Using the entries that follow, report the number of lines that include the string "approximately", without any other text.

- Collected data

• • • • •

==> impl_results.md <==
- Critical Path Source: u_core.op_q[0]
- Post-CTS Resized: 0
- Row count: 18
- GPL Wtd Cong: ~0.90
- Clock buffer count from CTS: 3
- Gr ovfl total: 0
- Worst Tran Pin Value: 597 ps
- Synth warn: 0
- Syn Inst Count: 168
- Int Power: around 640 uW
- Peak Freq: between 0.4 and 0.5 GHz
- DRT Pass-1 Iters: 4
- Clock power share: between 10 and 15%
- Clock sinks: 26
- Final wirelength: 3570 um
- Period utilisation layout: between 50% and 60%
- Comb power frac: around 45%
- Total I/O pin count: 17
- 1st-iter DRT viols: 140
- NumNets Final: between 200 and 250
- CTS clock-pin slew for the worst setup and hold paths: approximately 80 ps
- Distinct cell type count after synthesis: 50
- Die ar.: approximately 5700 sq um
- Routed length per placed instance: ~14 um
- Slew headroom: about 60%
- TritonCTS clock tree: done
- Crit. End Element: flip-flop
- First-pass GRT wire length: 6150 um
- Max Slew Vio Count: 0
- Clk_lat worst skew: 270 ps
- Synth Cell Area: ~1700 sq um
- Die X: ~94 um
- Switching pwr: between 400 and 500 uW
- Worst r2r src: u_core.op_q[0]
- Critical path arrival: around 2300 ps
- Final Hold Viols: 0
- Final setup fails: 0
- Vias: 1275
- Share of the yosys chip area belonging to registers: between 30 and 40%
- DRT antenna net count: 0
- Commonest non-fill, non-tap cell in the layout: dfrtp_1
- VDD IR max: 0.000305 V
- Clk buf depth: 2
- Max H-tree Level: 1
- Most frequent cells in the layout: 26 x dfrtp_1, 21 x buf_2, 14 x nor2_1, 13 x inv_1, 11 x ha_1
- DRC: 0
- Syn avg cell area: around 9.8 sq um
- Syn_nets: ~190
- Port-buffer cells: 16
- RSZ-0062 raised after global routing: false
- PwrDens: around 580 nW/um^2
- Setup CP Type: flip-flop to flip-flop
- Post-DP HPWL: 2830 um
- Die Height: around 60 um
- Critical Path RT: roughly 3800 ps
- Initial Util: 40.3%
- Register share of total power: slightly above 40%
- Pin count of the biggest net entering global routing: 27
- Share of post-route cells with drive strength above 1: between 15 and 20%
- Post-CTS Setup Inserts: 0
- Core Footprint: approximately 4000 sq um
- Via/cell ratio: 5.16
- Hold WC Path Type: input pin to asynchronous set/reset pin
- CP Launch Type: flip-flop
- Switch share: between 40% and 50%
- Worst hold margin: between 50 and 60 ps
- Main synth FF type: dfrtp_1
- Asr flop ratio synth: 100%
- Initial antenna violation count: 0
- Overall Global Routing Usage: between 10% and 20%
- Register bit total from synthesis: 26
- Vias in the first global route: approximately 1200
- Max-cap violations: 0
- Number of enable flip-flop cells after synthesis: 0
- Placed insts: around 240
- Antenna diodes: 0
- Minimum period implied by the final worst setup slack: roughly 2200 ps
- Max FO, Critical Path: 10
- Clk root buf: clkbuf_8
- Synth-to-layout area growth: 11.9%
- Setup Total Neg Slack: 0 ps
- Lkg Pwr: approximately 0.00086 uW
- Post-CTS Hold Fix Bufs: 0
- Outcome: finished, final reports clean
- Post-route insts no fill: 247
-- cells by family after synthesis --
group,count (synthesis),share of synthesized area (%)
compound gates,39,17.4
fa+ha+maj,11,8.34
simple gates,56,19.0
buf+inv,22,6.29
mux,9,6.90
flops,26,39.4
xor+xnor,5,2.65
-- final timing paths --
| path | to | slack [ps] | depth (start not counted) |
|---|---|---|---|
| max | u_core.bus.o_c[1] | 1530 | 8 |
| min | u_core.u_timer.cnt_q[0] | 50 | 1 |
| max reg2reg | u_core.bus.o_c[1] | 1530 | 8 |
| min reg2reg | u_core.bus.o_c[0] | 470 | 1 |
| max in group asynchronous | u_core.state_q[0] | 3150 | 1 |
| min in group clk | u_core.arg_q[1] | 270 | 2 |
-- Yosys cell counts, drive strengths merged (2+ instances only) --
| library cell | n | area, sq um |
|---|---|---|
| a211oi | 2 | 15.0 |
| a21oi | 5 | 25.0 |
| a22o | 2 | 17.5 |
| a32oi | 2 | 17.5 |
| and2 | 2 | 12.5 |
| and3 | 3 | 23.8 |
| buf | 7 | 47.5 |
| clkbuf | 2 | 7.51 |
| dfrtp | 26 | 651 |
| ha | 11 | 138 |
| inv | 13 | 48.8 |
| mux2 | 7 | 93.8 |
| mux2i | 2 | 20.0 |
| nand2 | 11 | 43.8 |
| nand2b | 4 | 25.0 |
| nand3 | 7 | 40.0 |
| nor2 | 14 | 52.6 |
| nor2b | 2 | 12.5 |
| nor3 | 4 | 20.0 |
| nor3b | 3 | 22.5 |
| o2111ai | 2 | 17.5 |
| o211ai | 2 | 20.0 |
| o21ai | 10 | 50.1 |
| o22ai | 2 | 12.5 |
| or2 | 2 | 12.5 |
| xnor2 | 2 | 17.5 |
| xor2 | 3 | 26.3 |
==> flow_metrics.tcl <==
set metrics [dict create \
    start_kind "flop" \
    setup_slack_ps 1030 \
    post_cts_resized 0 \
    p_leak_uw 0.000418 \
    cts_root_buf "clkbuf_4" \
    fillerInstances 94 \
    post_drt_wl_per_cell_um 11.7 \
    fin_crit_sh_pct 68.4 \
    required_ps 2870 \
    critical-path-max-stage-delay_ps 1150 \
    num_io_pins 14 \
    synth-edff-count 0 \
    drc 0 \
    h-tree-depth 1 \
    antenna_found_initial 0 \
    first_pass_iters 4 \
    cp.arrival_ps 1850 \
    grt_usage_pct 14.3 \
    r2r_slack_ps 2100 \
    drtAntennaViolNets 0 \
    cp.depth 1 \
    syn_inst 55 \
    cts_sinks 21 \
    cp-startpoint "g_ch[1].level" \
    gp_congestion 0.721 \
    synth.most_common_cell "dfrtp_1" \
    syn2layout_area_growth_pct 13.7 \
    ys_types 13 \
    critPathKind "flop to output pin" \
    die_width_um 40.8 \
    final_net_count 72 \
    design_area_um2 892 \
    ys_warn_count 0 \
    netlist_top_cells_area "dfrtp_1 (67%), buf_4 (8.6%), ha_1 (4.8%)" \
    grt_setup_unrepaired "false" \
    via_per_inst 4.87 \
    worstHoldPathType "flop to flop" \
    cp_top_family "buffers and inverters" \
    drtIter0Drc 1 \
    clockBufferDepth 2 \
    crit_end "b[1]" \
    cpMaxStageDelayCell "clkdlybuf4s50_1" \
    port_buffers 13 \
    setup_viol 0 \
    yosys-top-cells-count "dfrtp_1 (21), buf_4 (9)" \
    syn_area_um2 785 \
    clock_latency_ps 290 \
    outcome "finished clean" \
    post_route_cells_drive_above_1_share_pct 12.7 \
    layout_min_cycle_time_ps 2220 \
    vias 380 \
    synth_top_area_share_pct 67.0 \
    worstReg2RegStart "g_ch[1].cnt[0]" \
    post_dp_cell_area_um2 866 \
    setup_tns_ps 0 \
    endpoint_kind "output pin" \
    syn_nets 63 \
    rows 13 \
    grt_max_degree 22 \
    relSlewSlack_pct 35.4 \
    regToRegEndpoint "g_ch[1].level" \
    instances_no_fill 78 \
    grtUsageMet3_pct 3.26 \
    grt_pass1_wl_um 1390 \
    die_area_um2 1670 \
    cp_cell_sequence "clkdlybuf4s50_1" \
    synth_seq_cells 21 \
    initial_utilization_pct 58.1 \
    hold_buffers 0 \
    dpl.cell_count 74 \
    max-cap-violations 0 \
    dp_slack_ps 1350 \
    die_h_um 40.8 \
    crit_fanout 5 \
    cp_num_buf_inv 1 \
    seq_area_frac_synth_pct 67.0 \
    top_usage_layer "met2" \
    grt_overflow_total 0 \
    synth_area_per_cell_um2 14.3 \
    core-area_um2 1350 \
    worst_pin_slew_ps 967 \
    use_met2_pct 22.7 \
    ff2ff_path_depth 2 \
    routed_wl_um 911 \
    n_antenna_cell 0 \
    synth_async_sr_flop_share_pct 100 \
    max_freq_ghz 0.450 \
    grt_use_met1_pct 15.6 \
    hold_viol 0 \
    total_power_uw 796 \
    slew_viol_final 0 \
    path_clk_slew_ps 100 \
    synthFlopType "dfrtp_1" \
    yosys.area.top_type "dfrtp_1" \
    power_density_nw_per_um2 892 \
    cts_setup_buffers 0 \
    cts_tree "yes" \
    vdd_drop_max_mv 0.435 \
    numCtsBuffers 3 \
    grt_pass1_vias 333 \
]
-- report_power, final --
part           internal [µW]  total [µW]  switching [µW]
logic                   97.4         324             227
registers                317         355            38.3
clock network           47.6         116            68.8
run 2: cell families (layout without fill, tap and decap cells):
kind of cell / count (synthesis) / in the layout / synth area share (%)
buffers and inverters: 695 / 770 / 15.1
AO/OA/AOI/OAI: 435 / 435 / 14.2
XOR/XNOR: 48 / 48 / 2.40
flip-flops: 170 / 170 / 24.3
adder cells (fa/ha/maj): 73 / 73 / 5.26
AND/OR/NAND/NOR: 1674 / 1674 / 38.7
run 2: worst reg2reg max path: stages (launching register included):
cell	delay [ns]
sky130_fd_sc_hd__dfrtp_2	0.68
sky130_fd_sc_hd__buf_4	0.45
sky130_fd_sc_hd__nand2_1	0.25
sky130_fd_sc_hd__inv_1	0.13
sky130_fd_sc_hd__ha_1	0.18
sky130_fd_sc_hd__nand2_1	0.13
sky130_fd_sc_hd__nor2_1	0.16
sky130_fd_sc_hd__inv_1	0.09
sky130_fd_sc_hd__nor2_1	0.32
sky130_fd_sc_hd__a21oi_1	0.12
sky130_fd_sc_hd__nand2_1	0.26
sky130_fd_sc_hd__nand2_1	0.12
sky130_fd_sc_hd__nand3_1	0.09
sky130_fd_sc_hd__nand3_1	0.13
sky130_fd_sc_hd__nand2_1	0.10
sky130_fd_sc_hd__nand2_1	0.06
===== src/rtl/ff_excite_seq.sv =====
// ff_excite_seq: target-state FIFO driving registered T/SR/JK excitation of an internal Q.
// Define FF_CHECK_EN to add the shadow T-flip-flop checker, the inj port and a live err_cnt.
module ff_excite_seq #(
  parameter int DEPTH = 4,
  parameter int CNT_W = 8
) (
  input  logic             clk,
  input  logic             rst,
  input  logic             tgt_valid,
  input  logic             tgt_q,
  output logic             tgt_ready,
  output logic             t,
  output logic             s,
  output logic             r,
  output logic             j,
  output logic             k,
  output logic             q,
  output logic             busy,
  output logic [CNT_W-1:0] err_cnt
`ifdef FF_CHECK_EN
  ,
  input  logic             inj
`endif
);
  localparam int AW = $clog2(DEPTH);
  localparam logic [AW:0] FULL = (AW+1)'(DEPTH);
  typedef enum logic [1:0] {IDLE, RUN, DRAIN} state_t;
  state_t state, state_n;
  logic [AW-1:0] wp, rp;
  logic [AW:0] cnt, cnt_n;
  logic mem [DEPTH];
  logic push, pop, g;
  assign push = tgt_valid && tgt_ready;
  assign pop = cnt != '0;
  assign g = mem[rp];
  assign busy = state != IDLE;
  assign cnt_n = (push && !pop) ? cnt + 1'b1 : (pop && !push) ? cnt - 1'b1 : cnt;
  always_comb begin
    state_n = state;
    state_n = pop ? RUN : (state == RUN) ? DRAIN : IDLE;
  end
  always_ff @(posedge clk)
    if (push) mem[wp] <= tgt_q;
  always_ff @(posedge clk or posedge rst)
    if (rst) begin
      state <= IDLE;
      wp <= '0;
      rp <= '0;
      cnt <= '0;
      tgt_ready <= 1'b1;
      {t, s, r, j, k, q} <= '0;
    end else begin
      state <= state_n;
      cnt <= cnt_n;
      tgt_ready <= cnt_n != FULL;
      if (push) wp <= wp + 1'b1;
      if (pop) rp <= rp + 1'b1;
      t <= pop && (q ^ g);
      s <= pop && g && !q;
      r <= pop && q && !g;
      j <= pop && g && !q;
      k <= pop && q && !g;
      if (pop) q <= g;
    end
`ifdef FF_CHECK_EN
  // sq lags q by one cycle; after a mismatch it is resynced to the reference target
  logic exc_v, chk_v, sq, tgt_d, mis;
  assign mis = chk_v && (sq != tgt_d);
  always_ff @(posedge clk or posedge rst)
    if (rst) begin
      exc_v <= 1'b0;
      chk_v <= 1'b0;
      sq <= 1'b0;
      tgt_d <= 1'b0;
      err_cnt <= '0;
    end else begin
      exc_v <= pop;
      chk_v <= exc_v;
      tgt_d <= q;
      sq <= (mis ? tgt_d : sq) ^ t ^ inj;
      if (mis && err_cnt != '1) err_cnt <= err_cnt + 1'b1;
    end
`else
  assign err_cnt = '0;
`endif
endmodule


===== config.mk =====
export PLATFORM = sky130hd
export DESIGN_NAME = ff_excite_seq
export DESIGN_NICKNAME = d
export VERILOG_FILES = /design/src/rtl/ff_excite_seq.sv
export SDC_FILE = /design/constraint.sdc
export NUM_CORES = 1
export LEC_CHECK = 0
export CORE_ASPECT_RATIO = 1.25
export CORE_MARGIN = 5
export CORE_UTILIZATION = 40
export CTS_BUF_LIST = sky130_fd_sc_hd__clkbuf_8
export CTS_CLUSTER_SIZE = 40
export DETAILED_ROUTE_END_ITERATION = 8
export GPL_TIMING_DRIVEN = 0
export PLACE_DENSITY = 0.68
export SETUP_SLACK_MARGIN = 0.5
export SLEW_MARGIN = 20
export SYNTH_ARGS = -nofsm -noshare
export SYNTH_HDL_FRONTEND = slang
export SYNTH_SLANG_ARGS = --single-unit

===== constraint.sdc =====
create_clock -name clk -period 1.6 [get_ports clk]
set_input_delay 0.24 -clock clk [delete_from_list [all_inputs] [get_ports clk]]
set_output_delay 0.24 -clock clk [all_outputs]
set_load 0.005 [all_outputs]

**Yosys cells after proc, flatten, opt, wreduce, memory -nomap -nowiden**

Memories as Yosys holds them, arrays and structs flattened.
Cells that the tools add are included.

- Register bits after elaboration: 14
- Memory bits (writable): 4
- Bits of input ports: 4
- Output and inout port bits: 16
- Logic and storage cells: 37
- Memories: 1

- Add/subtract/negate cells: 4
- Equal/unequal tests: 2
- Muxes and demuxes: 6
- Bitwise logic cells: 1
- Reductions and logical operators: 14

Memory list:

| name | words | bits a word | rd ports | clocked after Yosys merged registers in | wr ports | line | source |
|---|---|---|---|---|---|---|---|
| mem | 4 | 1 | 1 | 0 | 1 | 31 | `logic mem [DEPTH];` |

Operators by type and width:

| operator | number |
|---|---|
| 1-bit logical AND | 8 |
| 3-bit 2-to-1 mux | 2 |
| 2-bit by 1-bit adder with 2-bit output (second input constant) | 2 |
| 1-bit logical NOT | 4 |
| 2-bit 2-to-1 mux | 2 |
| 3-bit by 1-bit adder with 3-bit output (second input constant) | 1 |
| 3-bit inequality test (second input constant) | 1 |
| 3-bit nonzero test | 1 |
| 3-bit by 1-bit subtractor with 3-bit output (second input constant) | 1 |
| 2-bit by 1-bit equality test with 1-bit output (second input constant) | 1 |
| 1-bit 2-to-1 mux | 2 |
| 2-bit nonzero test | 1 |
| 1-bit XOR | 1 |

**Longest topological paths before layout**

- Word-level depth: 6
- Mapped depth: 8
- Mapped depth without buffers: 7

**Worst setup path before layout**

Ideal clock, no wire load.

- Path kind: register -> register
- Start: register cnt[0]
- End: register tgt_ready
- Data arrival time: 1568 ps
- Data required time: 1514 ps
- Slack: -54 ps
- Stages on the path, launching flop included: 9
- Period minus slack after synthesis: 1654 ps
- Cells stage by stage: dfrtp_1 inv_1 ha_1 nor2b_1 buf_6 inv_6 xnor2_1 and3_4 o31ai_2

- Cells in the longest elaborated chain, start to end: 5
- Elaborated cells between the ends (all ways): 9
- Those cells by class: add/sub: 2; eq/ne: 1; mux: 2; reduce/logical: 4

Ends and longest elaborated chain:

| element | line | source |
|---|---|---|
| start, declared | 30 | `logic [AW:0] cnt, cnt_n;` |
| start signal, assigned | 54 | `cnt <= cnt_n;` |
| 3-bit nonzero test * | 34 | `assign pop = cnt != '0;` |
| net pop | 32 | `logic push, pop, g;` |
| 1-bit logical AND or 1-bit logical NOT (tied branches) | 37 | `assign cnt_n = (push && !pop) ? cnt + 1'b1 : (pop && !push) ? cnt - 1'b1 : cnt;` |
| 3-bit 2-to-1 mux or 1-bit logical AND (tied branches) | 37 |  |
| 3-bit 2-to-1 mux * | 37 |  |
| 3-bit inequality test * | 55 | `tgt_ready <= cnt_n != FULL;` |
| end signal, assigned | 50 | `tgt_ready <= 1'b1;` |
| end signal, assigned | 55 |  |
| end, declared | 11 | `output logic tgt_ready,` |

Mark *: on every way through the listed nets, which the timed path passes. The rest lies on a longest branch.
A chain may end at the register's enable or synchronous reset.

**Worst setup path after layout**

- Start: register cnt[1]
- End: register state[1]

- Cells in the longest elaborated chain, start to end: 2

Ends and longest elaborated chain:

| element | line | source |
|---|---|---|
| 3-bit nonzero test | 34 |  |
| net pop | 32 |  |
| 2-bit 2-to-1 mux | 40 | `state_n = pop ? RUN : (state == RUN) ? DRAIN : IDLE;` |
| net state_n[1] | 28 | `state_t state, state_n;` |
| end signal, assigned | 53 | `state <= state_n;` |
| end, declared | 28 |  |

The timed path passes the listed nets, and every way through them passes these cells.

==> impl_results.md <==
- Outcome: finished, final reports clean
- Largest net degree at the start of global routing: 15
- DIE HEIGHT: 64.5 um
- Post-DP HPWL: 1.20 mm
- PwrDens: 1950 nW/um^2
- Antenna violations before repair: 0
- Final Util: 0.642
- Final setup viols: 0
- Grt ovf: 0
- Initial DRC Count: 5
- Ys async rst share: 0.778
- Later-pin clock latency in the skew report: 250 ps
- Distinct cells, synth: 29
- Hold-fix buffers, CTS: 0
- CORE AREA: 2230 sq um
- IO Port Bufs: 11
- Cell taking the most area after synthesis: dfrtp_1
- Layout Skew: 2.66 ps
- Avg Cell Area, Syn: 11.6 sq um
- Sequential element share of the synthesized area: 0.497
- Placed cell area: 1160 sq um
- Max-slew violation count: 0
- Wire length per cell: 13.1 um
- Global-route usage over all layers: 0.121
- Vias per cell: 4.47
- Final Cell Area: 1440 sq um
- #FFs+latches synth: 18
- Clock buffer depth: 2
- RSZ-0062 raised after global routing: yes
- Fmax: 676 MHz
- Top FF cell, synth: dfrtp_1
- Die width: 53.6 um
- Critical Path End Type: flop
- First-pass GRT wire length: 3.02 mm
- Comb pwr share: 0.597
- Internal power: 1.81 mW
- Starting density of the core: 0.425
- Root Buffer: clkbuf_8
- CP arrival: 1660 ps
- Final Power: 2.80 mW
- Most instantiated cells after synthesis: dfrtp_1, buf_4, ha_1, nand2_1, inv_1
- VDD IR max: 0.00115 V
- Worst-Margin Slew: 535 ps
- CTS tree: done
- Maxcap violations: 0
- Remaining antenna violation count after routing: 0
- Worst EP required: 1780 ps
- Seq pwr share: 0.290
- Clock Power Share: 0.113
- Vias: 684
- Clock sinks: 18
- Post-route DRC: 0
- Period utilization: 0.925
- Synthesis warning total: 0
- Die area: 3450 sq um
- H-tree depth: 1
- Layout cells sized above 1: 0.516
- Sw power: 0.988 mW
- Synthesized instance count: 82
- Placer Congestion: 0.757
- Hold WC Path Type: primary input to asynchronous set/reset pin
- Crit Path Category: flop to flop
- Max FO, Critical Path: 5
- Slew HR: 0.643
- Row count: 19
- Reg clk slew, reported paths: 70 ps
- Final #Nets: 134
- Layout area overhead: 51.1%
- Post-Route WL: 2.01 mm
- Initial DRT Pass Iterations: 3
- CTS Buf Count: 3
- P_leak: 0.680 nW
- Post-synth EDFFs: 4
- FILL cells: 182
- Crit path time final: 1480 ps
- Switching part of the total: 0.353
- Post-synth top area share: 0.343
- Synthesized area: 950 sq um
- CP Launch Type: flop
- Fin. Hold Viols: 0
- Top-count cell post-synth: dfrtp_1
- Vias in the first global route: 692
- Ranking of synthesized cells by area: dfrtp_1, edfxtp_1, ha_1, buf_4, xnor2_1
- FF-to-FF path depth: 9
- N_diodes: 0
- # IOs: 20
==> layout by cell type (no fill, tap or decap), types with 4 or more instances in the layout <==
master     n
xnor2_1    4
conb_1     8
dfrtp_1   13
inv_2      4
ha_1       6
buf_6     14
edfxtp_1   4
buf_4     19
nand2_1    5
==> registers in the layout (all words and copies together), names as in the netlist <==
signal / cells
mem: 4
t: 1
state: 2
cnt: 3
wp: 2
j: 1
q: 1
rp: 2
tgt_ready: 1
k: 1
==> through the flow <==
step	std cells	hold WS (ps)	setup slack (ps)	setup TNS, ps
4_1_cts	148	350	119	0
3_3_place_gp	131	410	-46.8	-46.8
3_5_place_dp	131	415	-77.1	-77.1
2_1_floorplan	89	129	118	0
6_report	153	342	120	0
5_1_grt	153	378	72.1	0
==> worst max-delay path: stages (launching register included) <==
cell and delay, ps:
dfrtp_1 400, inv_2 80, ha_4 130, nor2b_4 130, buf_6 130, inv_8 50, buf_6 110, buf_6 110
buf_6 110, nor3b_2 150
==> final cells by class <==
| cell class | instances | area [sq um] | share of cell area |
|---|---|---|---|
| plain buffers | 12 | 105 | 0.0732 |
| clock buffers | 3 | 41.3 | 0.0288 |
| clock inverters | 1 | 3.75 | 0.00262 |
| inverters | 7 | 33.8 | 0.0235 |
| multi-input cells | 52 | 483 | 0.337 |
| flip-flops and latches | 18 | 472 | 0.329 |
| well taps | 31 | 38.8 | 0.0270 |
| repair buffers | 29 | 258 | 0.180 |
==> power by group through the flow <==
stage	registers (mW)	clock network, mW	logic (mW)
CTS	0.810	0.320	1.47
detailed placement	0.842	0	1.02
global placement	0.827	0	0.986
floorplan	0.814	0	0.719
global route	0.836	0.341	1.81
finish	0.813	0.316	1.67
==> final timing paths <==
check / end / slack (ps) / from
max in group asynchronous: tgt_ready / 890 / rst
hold / removal: cnt[1] / 340 / rst
setup reg to reg: state[1] / 120 / cnt[1]
setup / recovery: state[1] / 120 / cnt[1]
hold reg to reg: state[1] / 450 / state[1]
min in group clk: state[1] / 450 / state[1]
==> kinds of logic (layout without fill, tap and decap cells) <==
group                      Yosys count  in the layout  share of synthesized area
and+or+nand+nor                     24             24                      0.145
buffers and inverters               19             52                      0.132
muxes                                1              1                     0.0237
other                                1              8                    0.00395
xor gates and xnor gates             5              5                     0.0461
adders and majority gates            7              7                     0.0922
AOI/OAI and AO/OA                    7              7                     0.0606
DFF                                 18             18                      0.497
==> layer usage <==
layer	up-vias	global-route usage	wire [um]
met4	0	0.0831	48
met1	331	0.124	734
met5	-	0	0
met3	6	0.0115	63
met2	18	0.219	1160
li1	329	-	-
==> repair_timing <==
action | 4_1_cts | 5_1_grt
endpoints found under the hold margin | 0 | 0
setup buffers | 13 | 5
pin swaps | 4 | 5
endpoints found under the setup margin | 23 | 21
resized for setup | 45 | 13
Note: power is estimated with default switching activity, not from simulation.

• • • • •

- ANSWER TO THIS PROBLEM
5